The African bishop, Desmond Tutu, was once asked why he became an Anglican rather than joining some other denomination. He replied that in the days of apartheid, when a black person and a white person met while walking on a footpath, the black person was expected to step into the gutter to allow the white person to pass and then nod his head as a gesture of respect.
“One day,” Tutu said, “when I was just a little boy, my mother and I were walking down the street when a tall, white man, dressed in a black suit, came toward us. Before my mother and I could step off the sidewalk, as was expected of us, this man stepped off the sidewalk and, as my mother and I passed, tipped his hat in a gesture of respect to her! I was more than surprised at what had happened, and I asked my mother, ‘Why did that white man do that?’ My mother explained, ‘He’s an Anglican priest. He’s a man of God, that’s why he did it.’ When she told me that he was an Anglican priest, I decided there and then that I wanted to be an Anglican priest too. And what is more, I wanted to be a man of God.”
Desmond Tutu was one of the key contributors to the abolishment of apartheid in South Africa.
When I was a child, I had a similar moment of grace extended to me by a pastor in my church. One Wednesday evening I brought a toy pellet gun to church. A friend of mine and I found an empty room next to the fellowship hall, lined up some paper cups, and had target practice.
When one of our pastors unexpectedly came into the room, we knew we were in trouble. But instead of the expected reprimand, he said, “Hi boys. Looks like you’re having fun. That’s a neat pistol you’ve got. Can I shoot it?” Our tenseness eased as he shot several pellets at the targets. But I’ll never forget what happened next. He bent over, picked up the pellets off the floor (the ones he had shot), and handed them to me. His gentleness and kindness made a deep and lasting impact on my young heart.
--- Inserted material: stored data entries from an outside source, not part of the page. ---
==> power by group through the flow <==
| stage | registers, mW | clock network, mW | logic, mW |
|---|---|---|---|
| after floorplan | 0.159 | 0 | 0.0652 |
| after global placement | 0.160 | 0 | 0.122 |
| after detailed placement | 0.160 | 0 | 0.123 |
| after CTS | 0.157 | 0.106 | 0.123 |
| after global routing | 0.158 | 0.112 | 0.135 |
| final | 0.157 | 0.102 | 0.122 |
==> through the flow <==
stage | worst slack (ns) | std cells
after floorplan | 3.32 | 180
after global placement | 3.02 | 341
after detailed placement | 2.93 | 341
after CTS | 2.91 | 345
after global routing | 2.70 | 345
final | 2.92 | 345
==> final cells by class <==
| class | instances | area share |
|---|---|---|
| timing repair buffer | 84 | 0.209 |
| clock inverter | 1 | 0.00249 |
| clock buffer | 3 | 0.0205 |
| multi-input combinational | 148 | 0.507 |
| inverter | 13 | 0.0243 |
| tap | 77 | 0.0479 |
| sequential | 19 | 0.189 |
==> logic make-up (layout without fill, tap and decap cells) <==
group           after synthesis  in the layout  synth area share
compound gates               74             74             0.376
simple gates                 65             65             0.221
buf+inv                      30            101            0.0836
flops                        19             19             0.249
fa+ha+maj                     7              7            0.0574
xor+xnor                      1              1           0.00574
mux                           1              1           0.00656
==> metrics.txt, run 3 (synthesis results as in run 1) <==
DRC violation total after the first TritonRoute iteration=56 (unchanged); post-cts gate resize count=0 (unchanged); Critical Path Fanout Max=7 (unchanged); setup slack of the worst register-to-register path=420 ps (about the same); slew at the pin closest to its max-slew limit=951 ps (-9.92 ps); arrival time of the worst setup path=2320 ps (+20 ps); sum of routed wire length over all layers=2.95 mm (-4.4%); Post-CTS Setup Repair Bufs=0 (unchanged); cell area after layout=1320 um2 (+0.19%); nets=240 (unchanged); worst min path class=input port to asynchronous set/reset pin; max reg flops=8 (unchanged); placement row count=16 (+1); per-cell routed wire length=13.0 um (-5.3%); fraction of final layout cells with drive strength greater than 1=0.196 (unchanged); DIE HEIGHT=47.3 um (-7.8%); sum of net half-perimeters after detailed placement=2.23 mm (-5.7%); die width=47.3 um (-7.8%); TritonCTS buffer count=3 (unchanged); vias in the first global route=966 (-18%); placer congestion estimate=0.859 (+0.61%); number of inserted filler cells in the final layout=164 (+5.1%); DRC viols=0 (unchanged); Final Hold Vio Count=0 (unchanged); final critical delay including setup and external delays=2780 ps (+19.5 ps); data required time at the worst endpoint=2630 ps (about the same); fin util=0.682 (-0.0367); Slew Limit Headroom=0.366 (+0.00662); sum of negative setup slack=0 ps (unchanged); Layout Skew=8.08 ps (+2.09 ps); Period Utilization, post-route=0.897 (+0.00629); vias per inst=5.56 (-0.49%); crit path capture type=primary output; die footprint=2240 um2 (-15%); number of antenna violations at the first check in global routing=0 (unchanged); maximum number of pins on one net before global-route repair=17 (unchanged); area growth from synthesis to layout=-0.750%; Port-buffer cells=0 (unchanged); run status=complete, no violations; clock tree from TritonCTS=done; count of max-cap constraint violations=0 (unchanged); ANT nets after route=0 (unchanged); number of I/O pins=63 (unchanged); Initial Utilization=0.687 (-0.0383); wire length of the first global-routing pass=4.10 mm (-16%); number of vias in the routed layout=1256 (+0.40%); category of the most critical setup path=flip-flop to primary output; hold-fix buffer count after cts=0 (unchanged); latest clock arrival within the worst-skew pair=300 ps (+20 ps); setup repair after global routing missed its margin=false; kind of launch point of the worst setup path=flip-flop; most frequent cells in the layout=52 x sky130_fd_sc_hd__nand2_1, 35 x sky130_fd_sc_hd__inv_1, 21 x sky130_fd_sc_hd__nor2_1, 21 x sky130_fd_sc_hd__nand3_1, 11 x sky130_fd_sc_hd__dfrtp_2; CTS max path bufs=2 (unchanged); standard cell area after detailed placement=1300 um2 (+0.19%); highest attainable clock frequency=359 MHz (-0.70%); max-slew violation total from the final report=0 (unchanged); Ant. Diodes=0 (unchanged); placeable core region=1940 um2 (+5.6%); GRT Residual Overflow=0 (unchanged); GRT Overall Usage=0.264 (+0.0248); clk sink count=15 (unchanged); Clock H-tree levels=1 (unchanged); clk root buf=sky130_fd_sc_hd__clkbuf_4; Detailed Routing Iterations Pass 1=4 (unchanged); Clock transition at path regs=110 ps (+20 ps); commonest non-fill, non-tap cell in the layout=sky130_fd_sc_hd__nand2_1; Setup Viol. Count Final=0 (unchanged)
## config.mk

```make
export PLATFORM = sky130hd
export DESIGN_NAME = mem_access_flat
export DESIGN_NICKNAME = d
export VERILOG_FILES = /design/src/rtl/mem_access_if.sv /design/src/rtl/mem_access.sv /design/src/flat_wrapper.sv
export SDC_FILE = /design/constraint.sdc
export NUM_CORES = 1
export LEC_CHECK = 0
export ABC_AREA = 1
export ABC_CLOCK_PERIOD_IN_PS = 1300
export CORE_MARGIN = 5
export CORE_UTILIZATION = 40
export CTS_CLUSTER_DIAMETER = 50
export CTS_CLUSTER_SIZE = 12
export DETAILED_ROUTE_END_ITERATION = 10
export PLACE_DENSITY = 0.72
export SYNTH_ARGS = -nofsm -noshare
export SYNTH_HDL_FRONTEND = slang
export SYNTH_SLANG_ARGS = --single-unit
```

## constraint.sdc

```tcl
create_clock -name clk -period 1.3 [get_ports clk]
set_input_delay 0.325 -clock clk [delete_from_list [all_inputs] [get_ports clk]]
set_output_delay 0.325 -clock clk [all_outputs]
set_load 0.01 [all_outputs]
```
Kind deeds emanate from a tender, humble, others-centered life. When we’re self-focused and preoccupied, kind acts are elusive.
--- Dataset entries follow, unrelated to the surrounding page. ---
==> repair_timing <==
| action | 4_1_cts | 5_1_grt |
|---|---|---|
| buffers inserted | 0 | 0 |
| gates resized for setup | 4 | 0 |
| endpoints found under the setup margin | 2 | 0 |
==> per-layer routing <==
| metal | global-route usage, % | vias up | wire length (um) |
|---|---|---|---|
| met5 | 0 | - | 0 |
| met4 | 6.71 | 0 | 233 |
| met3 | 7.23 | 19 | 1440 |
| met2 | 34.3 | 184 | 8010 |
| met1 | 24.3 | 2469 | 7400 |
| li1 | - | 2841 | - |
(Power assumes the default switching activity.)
Kind deeds are often simple and don’t take long to do, but they are high-impact.
What? – Kind deeds are not only helpful to recipients, they often make a positive and lasting impact.
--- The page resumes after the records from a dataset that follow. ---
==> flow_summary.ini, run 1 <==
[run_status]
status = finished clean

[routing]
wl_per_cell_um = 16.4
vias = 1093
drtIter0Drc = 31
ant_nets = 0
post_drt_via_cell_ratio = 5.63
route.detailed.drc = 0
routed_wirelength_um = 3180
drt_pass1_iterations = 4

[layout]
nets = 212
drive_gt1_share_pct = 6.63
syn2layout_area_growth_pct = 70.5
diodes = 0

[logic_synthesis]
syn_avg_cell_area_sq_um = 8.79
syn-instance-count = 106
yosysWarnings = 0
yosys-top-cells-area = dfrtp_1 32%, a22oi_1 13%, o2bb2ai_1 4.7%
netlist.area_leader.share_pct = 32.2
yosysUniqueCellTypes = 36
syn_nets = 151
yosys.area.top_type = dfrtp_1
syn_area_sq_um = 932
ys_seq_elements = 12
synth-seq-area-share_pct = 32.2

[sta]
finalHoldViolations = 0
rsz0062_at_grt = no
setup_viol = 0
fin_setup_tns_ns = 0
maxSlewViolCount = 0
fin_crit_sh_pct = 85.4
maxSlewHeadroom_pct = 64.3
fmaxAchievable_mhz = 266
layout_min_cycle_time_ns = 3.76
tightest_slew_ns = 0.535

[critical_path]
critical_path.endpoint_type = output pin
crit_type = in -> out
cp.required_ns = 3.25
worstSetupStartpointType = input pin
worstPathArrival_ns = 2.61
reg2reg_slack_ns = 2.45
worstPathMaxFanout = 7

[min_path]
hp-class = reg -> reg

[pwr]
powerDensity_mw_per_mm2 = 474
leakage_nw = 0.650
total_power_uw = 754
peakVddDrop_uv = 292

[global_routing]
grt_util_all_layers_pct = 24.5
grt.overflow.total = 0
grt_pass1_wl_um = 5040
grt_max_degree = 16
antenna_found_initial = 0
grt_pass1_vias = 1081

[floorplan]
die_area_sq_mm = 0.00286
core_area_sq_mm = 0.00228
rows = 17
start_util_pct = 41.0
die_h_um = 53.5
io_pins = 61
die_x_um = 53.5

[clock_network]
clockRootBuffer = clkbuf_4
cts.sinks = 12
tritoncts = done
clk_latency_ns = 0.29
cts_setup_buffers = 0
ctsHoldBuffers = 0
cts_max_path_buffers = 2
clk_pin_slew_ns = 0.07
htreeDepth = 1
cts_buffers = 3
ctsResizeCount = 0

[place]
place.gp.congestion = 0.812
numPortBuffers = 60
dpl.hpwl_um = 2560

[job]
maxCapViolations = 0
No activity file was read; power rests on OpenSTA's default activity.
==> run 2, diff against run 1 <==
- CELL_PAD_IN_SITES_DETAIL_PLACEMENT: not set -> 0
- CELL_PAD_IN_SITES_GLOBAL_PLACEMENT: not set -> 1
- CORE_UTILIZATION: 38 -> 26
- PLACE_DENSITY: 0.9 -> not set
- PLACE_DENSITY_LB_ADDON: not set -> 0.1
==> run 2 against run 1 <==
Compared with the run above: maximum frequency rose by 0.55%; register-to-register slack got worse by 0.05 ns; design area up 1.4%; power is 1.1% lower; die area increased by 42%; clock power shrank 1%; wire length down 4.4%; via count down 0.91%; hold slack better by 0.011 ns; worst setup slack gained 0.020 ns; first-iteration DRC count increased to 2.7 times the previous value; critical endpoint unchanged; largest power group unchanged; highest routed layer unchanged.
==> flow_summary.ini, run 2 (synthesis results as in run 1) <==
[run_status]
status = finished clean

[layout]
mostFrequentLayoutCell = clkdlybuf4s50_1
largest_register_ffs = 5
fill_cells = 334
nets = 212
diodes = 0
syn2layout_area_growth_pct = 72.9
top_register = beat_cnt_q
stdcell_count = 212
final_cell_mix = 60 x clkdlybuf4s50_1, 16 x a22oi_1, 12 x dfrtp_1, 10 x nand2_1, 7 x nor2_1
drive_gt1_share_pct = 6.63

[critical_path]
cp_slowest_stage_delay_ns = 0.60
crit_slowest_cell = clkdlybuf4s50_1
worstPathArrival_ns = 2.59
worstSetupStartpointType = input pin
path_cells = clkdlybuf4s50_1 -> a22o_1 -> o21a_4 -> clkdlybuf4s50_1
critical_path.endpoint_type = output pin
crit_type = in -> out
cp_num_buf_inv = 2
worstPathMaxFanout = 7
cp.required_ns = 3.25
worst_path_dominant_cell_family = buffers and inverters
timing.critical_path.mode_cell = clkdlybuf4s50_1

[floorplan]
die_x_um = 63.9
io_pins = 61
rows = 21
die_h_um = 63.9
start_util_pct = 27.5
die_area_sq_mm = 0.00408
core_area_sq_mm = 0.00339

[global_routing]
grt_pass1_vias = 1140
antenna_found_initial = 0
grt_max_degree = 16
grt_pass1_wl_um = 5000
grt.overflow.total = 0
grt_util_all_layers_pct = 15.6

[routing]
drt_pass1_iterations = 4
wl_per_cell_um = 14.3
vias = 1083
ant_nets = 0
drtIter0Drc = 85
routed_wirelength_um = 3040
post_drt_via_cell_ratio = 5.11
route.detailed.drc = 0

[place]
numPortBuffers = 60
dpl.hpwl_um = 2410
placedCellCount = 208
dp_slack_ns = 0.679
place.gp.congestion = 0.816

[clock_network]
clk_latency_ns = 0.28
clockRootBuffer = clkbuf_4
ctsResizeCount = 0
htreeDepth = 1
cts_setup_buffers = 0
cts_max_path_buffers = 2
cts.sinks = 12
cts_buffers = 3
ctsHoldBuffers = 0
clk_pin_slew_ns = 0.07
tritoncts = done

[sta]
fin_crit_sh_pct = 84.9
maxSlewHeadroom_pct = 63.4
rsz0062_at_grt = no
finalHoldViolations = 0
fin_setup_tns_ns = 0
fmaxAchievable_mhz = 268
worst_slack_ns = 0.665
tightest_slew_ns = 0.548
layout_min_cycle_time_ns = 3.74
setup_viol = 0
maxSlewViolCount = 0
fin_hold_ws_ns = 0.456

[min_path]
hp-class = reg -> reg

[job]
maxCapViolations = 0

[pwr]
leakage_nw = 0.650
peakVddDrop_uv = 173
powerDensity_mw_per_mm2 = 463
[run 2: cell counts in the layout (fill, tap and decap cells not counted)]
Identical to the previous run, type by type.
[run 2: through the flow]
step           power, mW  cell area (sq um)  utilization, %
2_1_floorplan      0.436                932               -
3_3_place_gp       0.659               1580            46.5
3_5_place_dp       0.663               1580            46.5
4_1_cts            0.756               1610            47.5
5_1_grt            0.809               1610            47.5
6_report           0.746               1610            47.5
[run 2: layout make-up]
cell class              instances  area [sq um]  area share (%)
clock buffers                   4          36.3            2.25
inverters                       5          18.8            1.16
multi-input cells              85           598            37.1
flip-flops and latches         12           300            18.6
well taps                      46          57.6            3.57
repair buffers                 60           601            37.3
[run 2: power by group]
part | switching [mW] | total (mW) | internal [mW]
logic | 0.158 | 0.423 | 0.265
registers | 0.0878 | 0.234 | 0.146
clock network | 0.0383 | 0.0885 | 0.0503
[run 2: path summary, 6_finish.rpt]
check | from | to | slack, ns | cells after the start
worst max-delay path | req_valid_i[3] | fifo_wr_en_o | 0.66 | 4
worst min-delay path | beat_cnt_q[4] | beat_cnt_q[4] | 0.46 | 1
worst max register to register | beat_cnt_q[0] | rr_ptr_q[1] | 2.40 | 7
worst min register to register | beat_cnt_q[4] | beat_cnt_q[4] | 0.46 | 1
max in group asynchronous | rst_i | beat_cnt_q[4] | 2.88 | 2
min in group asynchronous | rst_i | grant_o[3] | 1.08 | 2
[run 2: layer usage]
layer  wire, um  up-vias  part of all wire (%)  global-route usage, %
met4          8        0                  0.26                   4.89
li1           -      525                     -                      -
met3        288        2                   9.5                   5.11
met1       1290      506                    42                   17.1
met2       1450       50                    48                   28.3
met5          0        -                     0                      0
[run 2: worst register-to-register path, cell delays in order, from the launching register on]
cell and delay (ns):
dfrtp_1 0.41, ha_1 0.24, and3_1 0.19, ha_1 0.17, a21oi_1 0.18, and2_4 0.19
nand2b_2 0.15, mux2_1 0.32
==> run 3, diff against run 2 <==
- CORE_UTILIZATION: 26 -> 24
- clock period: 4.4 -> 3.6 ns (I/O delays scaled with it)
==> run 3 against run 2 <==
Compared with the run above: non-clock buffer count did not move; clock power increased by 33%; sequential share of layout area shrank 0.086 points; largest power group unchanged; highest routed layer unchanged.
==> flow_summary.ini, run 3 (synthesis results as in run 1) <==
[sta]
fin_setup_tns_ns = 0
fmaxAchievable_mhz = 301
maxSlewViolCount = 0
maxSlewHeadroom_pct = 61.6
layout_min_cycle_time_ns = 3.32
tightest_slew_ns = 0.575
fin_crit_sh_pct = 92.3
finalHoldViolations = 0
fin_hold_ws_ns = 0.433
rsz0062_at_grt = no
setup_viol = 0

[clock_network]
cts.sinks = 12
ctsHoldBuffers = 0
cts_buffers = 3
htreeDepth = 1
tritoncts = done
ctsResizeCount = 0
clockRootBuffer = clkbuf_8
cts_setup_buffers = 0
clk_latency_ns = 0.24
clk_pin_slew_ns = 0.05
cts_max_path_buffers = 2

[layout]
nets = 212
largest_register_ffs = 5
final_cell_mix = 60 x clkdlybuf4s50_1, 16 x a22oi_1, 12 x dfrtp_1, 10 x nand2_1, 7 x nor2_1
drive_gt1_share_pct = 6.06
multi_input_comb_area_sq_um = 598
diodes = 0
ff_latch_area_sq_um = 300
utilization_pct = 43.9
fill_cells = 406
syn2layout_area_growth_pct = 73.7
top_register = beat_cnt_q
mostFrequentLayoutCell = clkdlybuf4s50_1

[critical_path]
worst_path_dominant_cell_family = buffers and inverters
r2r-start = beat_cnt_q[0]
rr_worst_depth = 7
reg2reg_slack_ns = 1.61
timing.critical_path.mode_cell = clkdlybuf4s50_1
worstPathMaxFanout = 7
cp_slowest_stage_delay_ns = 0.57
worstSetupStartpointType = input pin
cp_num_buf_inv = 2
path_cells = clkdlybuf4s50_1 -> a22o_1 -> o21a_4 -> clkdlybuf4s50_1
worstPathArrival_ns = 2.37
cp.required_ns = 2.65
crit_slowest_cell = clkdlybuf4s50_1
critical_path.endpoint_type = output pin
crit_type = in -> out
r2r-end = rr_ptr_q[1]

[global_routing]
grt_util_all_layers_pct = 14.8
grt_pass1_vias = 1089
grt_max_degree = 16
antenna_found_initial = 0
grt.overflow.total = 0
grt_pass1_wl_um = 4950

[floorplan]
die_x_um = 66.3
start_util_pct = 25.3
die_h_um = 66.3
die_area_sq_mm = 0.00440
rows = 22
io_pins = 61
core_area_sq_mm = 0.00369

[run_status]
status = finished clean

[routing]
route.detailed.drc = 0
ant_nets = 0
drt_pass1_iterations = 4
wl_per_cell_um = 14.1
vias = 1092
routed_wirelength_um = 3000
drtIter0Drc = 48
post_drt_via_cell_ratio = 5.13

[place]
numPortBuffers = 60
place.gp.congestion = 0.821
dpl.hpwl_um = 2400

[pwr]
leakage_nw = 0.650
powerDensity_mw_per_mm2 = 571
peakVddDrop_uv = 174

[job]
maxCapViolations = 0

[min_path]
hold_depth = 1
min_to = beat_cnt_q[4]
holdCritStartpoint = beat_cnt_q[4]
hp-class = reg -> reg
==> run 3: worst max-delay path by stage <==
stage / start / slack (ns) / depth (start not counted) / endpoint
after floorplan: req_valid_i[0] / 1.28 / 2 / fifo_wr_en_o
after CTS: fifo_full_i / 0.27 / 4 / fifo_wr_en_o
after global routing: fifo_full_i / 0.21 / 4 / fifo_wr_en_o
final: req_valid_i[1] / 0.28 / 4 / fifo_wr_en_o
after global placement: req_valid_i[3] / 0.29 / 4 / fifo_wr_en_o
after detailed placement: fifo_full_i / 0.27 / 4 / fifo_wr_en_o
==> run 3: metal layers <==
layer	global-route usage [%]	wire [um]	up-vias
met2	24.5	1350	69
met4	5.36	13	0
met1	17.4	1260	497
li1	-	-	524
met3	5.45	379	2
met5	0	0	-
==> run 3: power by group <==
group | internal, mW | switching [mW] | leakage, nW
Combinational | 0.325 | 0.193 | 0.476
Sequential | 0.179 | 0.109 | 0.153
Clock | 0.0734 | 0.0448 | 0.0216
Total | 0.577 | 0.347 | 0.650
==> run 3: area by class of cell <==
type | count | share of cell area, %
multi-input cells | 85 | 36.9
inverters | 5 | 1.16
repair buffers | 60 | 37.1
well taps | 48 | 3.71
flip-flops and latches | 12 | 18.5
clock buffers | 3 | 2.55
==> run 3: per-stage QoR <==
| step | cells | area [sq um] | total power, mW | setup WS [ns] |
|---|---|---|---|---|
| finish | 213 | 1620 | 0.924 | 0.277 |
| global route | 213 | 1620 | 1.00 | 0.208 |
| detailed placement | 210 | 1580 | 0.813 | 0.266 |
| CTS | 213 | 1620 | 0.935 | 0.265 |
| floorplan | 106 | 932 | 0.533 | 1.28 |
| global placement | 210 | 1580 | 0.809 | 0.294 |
So what? – We can help people and, at times, deeply impact their lives through planned and unplanned acts of kindness.
Now what? – Perform planned and unplanned acts of kindness.
Leaders – This concept – performing acts of kindness – is seldom found in the working vocabulary of organizations. Have you ever seen the concept mentioned in the annual report of a Fortune 500 company? Or on the agenda of a staff meeting? But if it works on a personal level, I think it can be advantageous to an organization. Altruistic acts will strengthen the moral fiber of an organization and may even positively impact its financials. Discuss with your team what this concept would look like in your organization.